Find the length of the curve
y = x^2 - (1/8)lnx, 1 ≤ x ≤ e
∫[1,e] √(1 + (2x - 1/(8x)))^2 dx
how would you simplify that to a fraction
In google paste:
Find the length of the curve calculator
When you see list of results click on:
Arc Length Calculator for Curve - eMathHelp
When page be open in rectangle
Enter a function
paste:
x^2 - (1/8)lnx
Enter a lower limit: 1
Enter an upper limit: e
click on CALCULATE and follow steps
To find the length of the curve, we will use the arc length formula for a function y = f(x).

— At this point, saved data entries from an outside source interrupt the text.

$ cat src/source/mcoi_link_defines.svh
/* link subsystem build constants */
`ifndef MCOI_LINK_DEFINES_SVH
`define MCOI_LINK_DEFINES_SVH

// ----------------------------------------
// reset and heartbeat timing
// ----------------------------------------
// internal reset cycles after external release
`define POR_CYCLES 16
// blinker half periods in clk cycles
`define HB_FAST_HALF 8
`define HB_SLOW_HALF 12

// ----------------------------------------
// register reset values
// ----------------------------------------
`define FRAME_DIV_RST 3
`define STRETCH_RST 4
// pattern enabled, los honoured
`define CTRL_RST 1
// ascii "MCOI"
`define LINK_ID 32'h4d43_4f49

// ----------------------------------------
// register map
// ----------------------------------------
`define ADDR_CTRL 4'h0
`define ADDR_FRAME_DIV 4'h1
`define ADDR_STRETCH 4'h2
// read only from here on
`define ADDR_TX_COUNT 4'h3
`define ADDR_RX_FRAMES 4'h4
`define ADDR_ID 4'h5

`endif

$ cat src/source/mcoi_link_pkg.sv
/* link subsystem types */
`default_nettype none

package mcoi_link_pkg;

  // ----------------------------------------
  // data widths
  // ----------------------------------------
  // register and counter word
  typedef logic [31:0] word_t;

  // one link frame, two words side by side
  typedef logic [63:0] frame_t;

  // register address on the cpu side
  typedef logic [3:0] reg_addr_t;

  // ----------------------------------------
  // reset sequencer
  // ----------------------------------------
  // hold while external reset is low
  // count out the stretch
  // run with internal reset released
  typedef enum logic [1:0] {
    HOLD  = 2'd0,
    COUNT = 2'd1,
    RUN   = 2'd2
  } por_state_e;

endpackage

`default_nettype wire

$ cat src/source/link_cfg_if.sv
/* link config and status bundle */
`default_nettype none

interface link_cfg_if;
  import mcoi_link_pkg::*;

  // ----------------------------------------
  // registers to datapath
  // ----------------------------------------
  // ctrl bit 0
  logic  pattern_en;
  // ctrl bit 1, count runs through los
  logic  los_override;
  // strobe period, never 0
  word_t frame_div;
  // led hold after a received frame
  word_t stretch_len;

  // ----------------------------------------
  // datapath status back to registers
  // ----------------------------------------
  word_t tx_count;
  word_t rx_frames;

  // register block drives the config
  modport regs (
    output pattern_en, los_override, frame_div, stretch_len,
    input  tx_count, rx_frames
  );

  // pattern generator side
  modport gen (
    input  pattern_en, los_override, frame_div,
    output tx_count
  );

  // receive monitor side
  modport mon (
    input  stretch_len,
    output rx_frames
  );

endinterface

`default_nettype wire

$ cat src/source/por_reset_gen.sv
/* power-on reset stretcher */
`default_nettype none
`include "mcoi_link_defines.svh"

module por_reset_gen (
  input  logic clk_tree_x,
  input  logic rst_n_i,
  output logic sys_rst_n_o
);
  import mcoi_link_pkg::*;

  localparam int unsigned POR_CYCLES = `POR_CYCLES;
  // one spare bit so the terminal value always fits
  localparam int unsigned CNT_W = $clog2(POR_CYCLES + 1);

  por_state_e       state_q;
  logic [CNT_W-1:0] cnt_q;

  // ----------------------------------------
  // sequencer
  // ----------------------------------------
  always_ff @(posedge clk_tree_x) begin
    if (!rst_n_i) begin
      // external reset low, back to hold
      state_q <= HOLD;
      cnt_q   <= '0;
    end else begin
      case (state_q)
        HOLD: begin
          // first edge with rst_n_i high
          state_q <= COUNT;
          cnt_q   <= '0;
        end
        COUNT: begin
          cnt_q <= cnt_q + CNT_W'(1);
          // last stretch cycle
          if (cnt_q == CNT_W'(POR_CYCLES - 1)) begin
            state_q <= RUN;
          end
        end
        RUN: begin
          state_q <= RUN;
        end
        default: begin
          state_q <= HOLD;
        end
      endcase
    end
  end

  // decode of the state register only
  assign sys_rst_n_o = (state_q == RUN);

endmodule

`default_nettype wire

$ cat src/source/heartbeat_blinker.sv
/* heartbeat led divider */
`default_nettype none

module heartbeat_blinker #(
  // cycles per led level, 2 or more
  parameter int unsigned HALF_PERIOD = 2
) (
  input  logic clk_tree_x,
  input  logic rst_n_i,
  output logic led_o
);

  localparam int unsigned CNT_W = $clog2(HALF_PERIOD);

  logic [CNT_W-1:0] cnt_q;
  logic             wrap;

  // ----------------------------------------
  // free-running divider
  // ----------------------------------------
  // end of one half period
  assign wrap = (cnt_q == CNT_W'(HALF_PERIOD - 1));

  always_ff @(posedge clk_tree_x) begin
    if (!rst_n_i) begin
      cnt_q <= '0;
      led_o <= 1'b0;
    end else begin
      if (wrap) begin
        cnt_q <= '0;
        // flip level at the wrap
        led_o <= ~led_o;
      end else begin
        cnt_q <= cnt_q + CNT_W'(1);
      end
    end
  end

endmodule

`default_nettype wire

$ cat src/source/frame_pattern_gen.sv
/* frame strobe and test pattern */
`default_nettype none
`include "mcoi_link_defines.svh"

module frame_pattern_gen (
  input  logic                  clk_tree_x,
  input  logic                  rst_n_i,
  input  logic                  los_i,
  link_cfg_if.gen               cfg_if,
  output logic                  tx_frame_o,
  output mcoi_link_pkg::frame_t tx_data_o
);
  import mcoi_link_pkg::*;

  // period the timer is running on
  word_t div_q;
  word_t timer_q;
  word_t count_q;
  word_t count_nxt;
  logic  div_changed;
  logic  strobe;

  // ----------------------------------------
  // strobe timer
  // ----------------------------------------
  // new period written, restart
  assign div_changed = (cfg_if.frame_div != div_q);
  // last cycle of the period
  assign strobe = !div_changed && (timer_q == cfg_if.frame_div - word_t'(1));

  always_ff @(posedge clk_tree_x) begin
    if (!rst_n_i) begin
      // matches the register reset value, no restart after reset
      div_q   <= word_t'(`FRAME_DIV_RST);
      timer_q <= '0;
    end else if (div_changed) begin
      div_q   <= cfg_if.frame_div;
      timer_q <= '0;
    end else if (strobe) begin
      timer_q <= '0;
    end else begin
      timer_q <= timer_q + word_t'(1);
    end
  end

  // ----------------------------------------
  // counting pattern
  // ----------------------------------------
  always_comb begin
    if (los_i && !cfg_if.los_override) begin
      // link down, start over
      count_nxt = '0;
    end else if (cfg_if.pattern_en) begin
      count_nxt = count_q + word_t'(1);
    end else begin
      count_nxt = count_q;
    end
  end

  always_ff @(posedge clk_tree_x) begin
    if (!rst_n_i) begin
      count_q    <= '0;
      tx_frame_o <= 1'b0;
    end else begin
      tx_frame_o <= strobe;
      // count moves on strobes only
      if (strobe) begin
        count_q <= count_nxt;
      end
    end
  end

  // same word in both halves, changes with the pulse
  assign tx_data_o       = {count_q, count_q};
  assign cfg_if.tx_count = count_q;

endmodule

`default_nettype wire

$ cat src/source/rx_activity_monitor.sv
/* receive activity monitor */
`default_nettype none

module rx_activity_monitor (
  input  logic                  clk_tree_x,
  input  logic                  rst_n_i,
  input  logic                  rx_valid_i,
  input  mcoi_link_pkg::frame_t rx_data_i,
  link_cfg_if.mon               cfg_if,
  output logic                  act_led_o
);
  import mcoi_link_pkg::*;

  logic  frame_hit;
  word_t hold_q;
  word_t rx_frames_q;

  // ----------------------------------------
  // frame detect
  // ----------------------------------------
  // idle link sends zero words
  assign frame_hit = rx_valid_i && (|rx_data_i);

  // ----------------------------------------
  // led stretch
  // ----------------------------------------
  always_ff @(posedge clk_tree_x) begin
    if (!rst_n_i) begin
      hold_q <= '0;
    end else if (frame_hit) begin
      // zero length keeps the led dark
      hold_q <= cfg_if.stretch_len;
    end else if (hold_q != '0) begin
      hold_q <= hold_q - word_t'(1);
    end
  end

  assign act_led_o = (hold_q != '0);

  // ----------------------------------------
  // frame counter
  // ----------------------------------------
  always_ff @(posedge clk_tree_x) begin
    if (!rst_n_i) begin
      rx_frames_q <= '0;
    end else if (frame_hit && (rx_frames_q != '1)) begin
      // stick at all ones
      rx_frames_q <= rx_frames_q + word_t'(1);
    end
  end

  assign cfg_if.rx_frames = rx_frames_q;

endmodule

`default_nettype wire

$ cat src/source/link_ctrl_regs.sv
/* link control registers */
`default_nettype none
`include "mcoi_link_defines.svh"

module link_ctrl_regs (
  input  logic                     clk_tree_x,
  input  logic                     rst_n_i,
  input  logic                     wr_en_i,
  input  logic                     rd_en_i,
  input  mcoi_link_pkg::reg_addr_t addr_i,
  input  mcoi_link_pkg::word_t     wdata_i,
  output mcoi_link_pkg::word_t     rdata_o,
  output logic                     rvalid_o,
  link_cfg_if.regs                 cfg_if
);
  import mcoi_link_pkg::*;

  // bit 1 los override, bit 0 pattern enable
  logic [1:0] ctrl_q;
  word_t      frame_div_q;
  word_t      stretch_q;
  word_t      rd_mux;

  // ----------------------------------------
  // writable registers
  // ----------------------------------------
  always_ff @(posedge clk_tree_x) begin
    if (!rst_n_i) begin
      ctrl_q      <= 2'(`CTRL_RST);
      frame_div_q <= word_t'(`FRAME_DIV_RST);
      stretch_q   <= word_t'(`STRETCH_RST);
    end else if (wr_en_i) begin
      case (addr_i)
        `ADDR_CTRL: begin
          ctrl_q <= wdata_i[1:0];
        end
        `ADDR_FRAME_DIV: begin
          // zero period would stall the timer
          if (wdata_i == '0) begin
            frame_div_q <= word_t'(1);
          end else begin
            frame_div_q <= wdata_i;
          end
        end
        `ADDR_STRETCH: begin
          stretch_q <= wdata_i;
        end
        // read only and unmapped
        default: ;
      endcase
    end
  end

  // ----------------------------------------
  // readback
  // ----------------------------------------
  always_comb begin
    case (addr_i)
      `ADDR_CTRL:      rd_mux = word_t'(ctrl_q);
      `ADDR_FRAME_DIV: rd_mux = frame_div_q;
      `ADDR_STRETCH:   rd_mux = stretch_q;
      `ADDR_TX_COUNT:  rd_mux = cfg_if.tx_count;
      `ADDR_RX_FRAMES: rd_mux = cfg_if.rx_frames;
      `ADDR_ID:        rd_mux = `LINK_ID;
      default:         rd_mux = '0;
    endcase
  end

  // valid one cycle after the strobe
  always_ff @(posedge clk_tree_x) begin
    if (!rst_n_i) begin
      rvalid_o <= 1'b0;
    end else begin
      rvalid_o <= rd_en_i;
    end
  end

  // data only, qualified by rvalid_o
  // a write in the same cycle is not seen yet
  always_ff @(posedge clk_tree_x) begin
    if (rd_en_i) begin
      rdata_o <= rd_mux;
    end
  end

  // ----------------------------------------
  // config out
  // ----------------------------------------
  assign cfg_if.pattern_en   = ctrl_q[0];
  assign cfg_if.los_override = ctrl_q[1];
  assign cfg_if.frame_div    = frame_div_q;
  assign cfg_if.stretch_len  = stretch_q;

endmodule

`default_nettype wire

$ cat src/source/mcoi_link_top.sv
/* mcoi optical link subsystem */
`default_nettype none
`include "mcoi_link_defines.svh"

module mcoi_link_top (
  input  logic                     clk_tree_x,
  input  logic                     rst_n_i,
  // register port
  input  logic                     wr_en_i,
  input  logic                     rd_en_i,
  input  mcoi_link_pkg::reg_addr_t addr_i,
  input  mcoi_link_pkg::word_t     wdata_i,
  output mcoi_link_pkg::word_t     rdata_o,
  output logic                     rvalid_o,
  // link transmit
  output logic                     tx_frame_o,
  output mcoi_link_pkg::frame_t    tx_data_o,
  // link receive
  input  logic                     rx_valid_i,
  input  mcoi_link_pkg::frame_t    rx_data_i,
  input  logic                     los_i,
  // board leds and scope pins
  output logic [2:0]               led_o,
  output logic [3:0]               diag_o
);

  // stretched internal reset
  logic sys_rst_n;
  logic hb_fast;
  logic hb_slow;
  logic act_led;

  link_cfg_if cfg_if ();

  // ----------------------------------------
  // reset
  // ----------------------------------------
  por_reset_gen u_por_reset_gen (
    .clk_tree_x  (clk_tree_x),
    .rst_n_i     (rst_n_i),
    .sys_rst_n_o (sys_rst_n)
  );

  // ----------------------------------------
  // registers
  // ----------------------------------------
  link_ctrl_regs u_link_ctrl_regs (
    .clk_tree_x (clk_tree_x),
    .rst_n_i    (sys_rst_n),
    .wr_en_i    (wr_en_i),
    .rd_en_i    (rd_en_i),
    .addr_i     (addr_i),
    .wdata_i    (wdata_i),
    .rdata_o    (rdata_o),
    .rvalid_o   (rvalid_o),
    .cfg_if     (cfg_if.regs)
  );

  // ----------------------------------------
  // link datapath
  // ----------------------------------------
  frame_pattern_gen u_frame_pattern_gen (
    .clk_tree_x (clk_tree_x),
    .rst_n_i    (sys_rst_n),
    .los_i      (los_i),
    .cfg_if     (cfg_if.gen),
    .tx_frame_o (tx_frame_o),
    .tx_data_o  (tx_data_o)
  );

  rx_activity_monitor u_rx_activity_monitor (
    .clk_tree_x (clk_tree_x),
    .rst_n_i    (sys_rst_n),
    .rx_valid_i (rx_valid_i),
    .rx_data_i  (rx_data_i),
    .cfg_if     (cfg_if.mon),
    .act_led_o  (act_led)
  );

  // ----------------------------------------
  // heartbeats
  // ----------------------------------------
  heartbeat_blinker #(
    .HALF_PERIOD (`HB_FAST_HALF)
  ) u_hb_fast (
    .clk_tree_x (clk_tree_x),
    .rst_n_i    (sys_rst_n),
    .led_o      (hb_fast)
  );

  heartbeat_blinker #(
    .HALF_PERIOD (`HB_SLOW_HALF)
  ) u_hb_slow (
    .clk_tree_x (clk_tree_x),
    .rst_n_i    (sys_rst_n),
    .led_o      (hb_slow)
  );

  // led 2 is receive activity
  assign led_o  = {act_led, hb_slow, hb_fast};
  // scope pins, frame strobe next to activity
  assign diag_o = {act_led, tx_frame_o, hb_slow, hb_fast};

endmodule

`default_nettype wire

The arc length formula is given by:
L = ∫√(1 + (dy/dx)^2) dx
Let's start by finding dy/dx.
Given: y = x^2 - (1/8)lnx
To find dy/dx, we need to differentiate y with respect to x.
dy/dx = d/dx(x^2) - d/dx((1/8)lnx)
Differentiating x^2 with respect to x, we get:
d/dx(x^2) = 2x
Differentiating (1/8)lnx with respect to x using the chain rule, we get:
d/dx((1/8)lnx) = (1/8) * (1/x) * (dx/dx)
= 1/(8x)
Therefore, dy/dx = 2x - 1/(8x)
Next, we can substitute dy/dx into the arc length formula:
L = ∫√(1 + (dy/dx)^2) dx
= ∫√(1 + (2x - 1/(8x))^2) dx
Now, we can proceed to evaluate this integral over the given interval of x, which is from 1 to e.
L = ∫(1 to e) √(1 + (2x - 1/(8x))^2) dx
Since the integral might be difficult to solve analytically, it may be more convenient to use numerical methods or computer software to evaluate this integral and find the length of the curve.